Town Crier Articles

Posted on February 1, 2020 7:00 AM by June Dawkins
Categories: Life in New Town
Recent articles have delved into the history of Roper Park and reported on why New Town’s newest neighborhood is called Shirley Park. For others living here, how many of you have wondered how your street, as well as the common areas and neighborhoods of New Town, got their names? 
According to Robert Casey and his son in law, Town Management President Randy Casey-Rutland, who provided the details for this article, some of the street names and locations were chosen to recognize the people who were instrumental in founding the New Town community. Casey Boulevard is a major entry.  Joe Stettinius, Larry Salzman, active managing Board Member, and John McCann all will have streets bearing their names in Shirley Park.  Stettinius was one of the founding New Town visionaries and advisors. McCann was for many years the CEO of New Town Associates, which developed New Town. Stettinius and McCann are no longer living, but Salzman continues his role in leadership, which he has done since New Town’s inception.  Sullivan Square behind Legacy Hall is named for Tim Sullivan, the 25th president of the College of William and Mary. The College is a partner in New Town Associates. There are plans for a marker in Pecan Square at the Ironbound entrance to be dedicated to Robert’s father, Carlton Coleman Casey, the father of Robert and his brothers Carleton and Lewis.

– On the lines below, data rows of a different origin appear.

v20:
## b58_cliky
module b58_cliky
	(
		CLOCK_50,						 
    KEY,
    SW,
    HEX0, HEX1, HEX2, HEX3, HEX4, HEX5, HEX6, HEX7,
		PLOT_X,
		PLOT_Y,
		PLOT_COLOUR,
		PLOT_EN
	);
	input			CLOCK_50;				 
	input   [9:0]   SW;
	input   [3:0]   KEY;
    output 	[6:0]   HEX0, HEX1, HEX2, HEX3, HEX4, HEX5, HEX6, HEX7;
	output	[7:0]	PLOT_X;
	output	[7:0]	PLOT_Y;
	output	[2:0]	PLOT_COLOUR;
	output			PLOT_EN;
   wire resetn;
   assign resetn = SW[0];
	wire [2:0] colour;
	wire [7:0] x;
        wire [7:0] y;
	wire writeEn;
	assign PLOT_X = x;
	assign PLOT_Y = y;
	assign PLOT_COLOUR = colour;
	assign PLOT_EN = writeEn;
   wire [2:0] next_square, curr_square;
   wire [6:0] next_colour;
   wire [2:0] curr_colour;
   wire [3:0] next_mode, curr_mode;
   wire [15:0] score, high_score;
   wire [3:0] lives;
   wire times_up, have_pressed, correct_answer;
   wire [9:0] squares_drawn;
   wire [19:0] current_state, next_state;
   wire [4:0] pressed_key;
   top_clicky top(
   		.clk(CLOCK_50),
   		.resetn(resetn),
   		.restart(SW[9]),
   		.key1(~KEY[3]), .key2(~KEY[2]), .key3(~KEY[1]), .key4(~KEY[0]),
   		.next_square(next_square), 
		.curr_square(curr_square),
   		.next_colour(next_colour), 
  ...
clock: 9.23 ns
lec_check: 0
cap_margin: 20
cell_pad_in_sites_global_placement: 0
core_margin: 2
core_utilization: 70
cts_cluster_diameter: 30
gpl_timing_driven: 1
place_density: 0.35
slew_margin: 20
run.sh (not shown) runs the stock make flow with config.mk's settings and CLKGATE_MAP_FILE=.
v20: it failed during global routing, and the tool reported GRT-0232.
Design system_top, start of the top module:
module system_top (
    input  wire         clk, 
    input  wire         rst,
    input  wire         rx,
    output wire         tx,
    input  wire         miso,
    output wire         sclk,
    output wire         mosi,
    output wire         cs_n,
    output wire         nrst_pd,
    output wire [4:0]   pwm_servos,  
    input  wire [4:0]   input_ir,
	output wire [4:0] led_busy,
	output wire         led1, led2
);
clock: 2.68 ns
lec_check: 0
abc_area: 1
cap_margin: 20
core_margin: 2
core_utilization: 72
cts_cluster_diameter: 295
cts_cluster_size: 10
hold_slack_margin: 0.29
place_density_lb_addon: 0.01
setup_slack_margin: 0.49
slew_margin: 20
tns_end_percent: 10
run.sh (not shown) runs the stock make flow with config.mk's settings and CLKGATE_MAP_FILE=.
The first run produced a layout that fails on setup timing.
Then changed:
Settings changed: ABC_AREA 1 to unset, CORE_UTILIZATION 72 to 40, CTS_CLUSTER_DIAMETER 295 to unset, CTS_CLUSTER_SIZE 10 to unset, HOLD_SLACK_MARGIN 0.29 to unset, PLACE_DENSITY_LB_ADDON 0.01 to unset, SETUP_SLACK_MARGIN 0.49 to unset, TNS_END_PERCENT 10 to unset.
Clock period 2.68 ns to 8.0 ns, I/O delays scaled along.
After rerunning:
- The new run completed without violations
- routed wire length falls by about a fifth
- power went down by well over a third
- sequential share of layout area grows by 3.9 points
- final area shrinks by a little under a tenth
- via count is lower by about a fifth
- count of clock-buffer cells in the layout falls by 35
- core utilization shrinks by 42 points

* * *

## the reference run
system_top again, from the RTL that the note above started with.
export LEC_CHECK = 0
export CAP_MARGIN = 20
export CORE_MARGIN = 2
export CORE_UTILIZATION = 72
export CTS_CLUSTER_DIAMETER = 363
export CTS_CLUSTER_SIZE = 21
export HOLD_SLACK_MARGIN = -0.06
export PLACE_DENSITY = 0.66
export SETUP_SLACK_MARGIN = -0.68
export SLEW_MARGIN = 20
create_clock -name core_clock -period 6.87 [get_ports {clk}]
diff inputs: the reference run => the trial run
- CTS_CLUSTER_DIAMETER: 363 -> unset
- PLACE_DENSITY: 0.66 -> unset
- SETUP_SLACK_MARGIN: -0.68 -> unset
- CORE_UTILIZATION: 72 -> 40
- CTS_CLUSTER_SIZE: 21 -> unset
- HOLD_SLACK_MARGIN: -0.06 -> unset
- the clock period (ns, I/O delays scaled along): 6.87 -> 4.8
==> comparison <==
The reference run and the trial run all finish clean. Number of vias after detailed routing of the trial run falls short of that of the reference run by a few percent. Taking the reference run as the reference, in the trial run fraction of the cycle the final worst path needs up 15 points, combinational power higher, aggregate routed wire length decreased about 1.5%. Summary of the comparison: power is higher in the trial run, relative to the reference run. From the reference run to the trial run the numbers moved as follows: worst endpoint data arrival time lost 0.56 ns, largest net degree at the start of global routing picked up an extra 69, detailed-route vias per instance lost 17%, routed length per instance lost 15%. In the trial run, register-to-register setup slack is lower than in the reference run.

The family land formed the majority of New Town.
Robert says other names were chosen to recognize Casey family members. Most of these are streets in Charlotte Park. Do you live on Elizabeth Davis Boulevard?  She was Robert Casey’s grandmother and Ercil was Lewis’ wife.  Lucretia Way is named for Robert’s and his brothers’ great aunt, the Olive of Olive Drive was their mother, and their great grandmother was a Rollison.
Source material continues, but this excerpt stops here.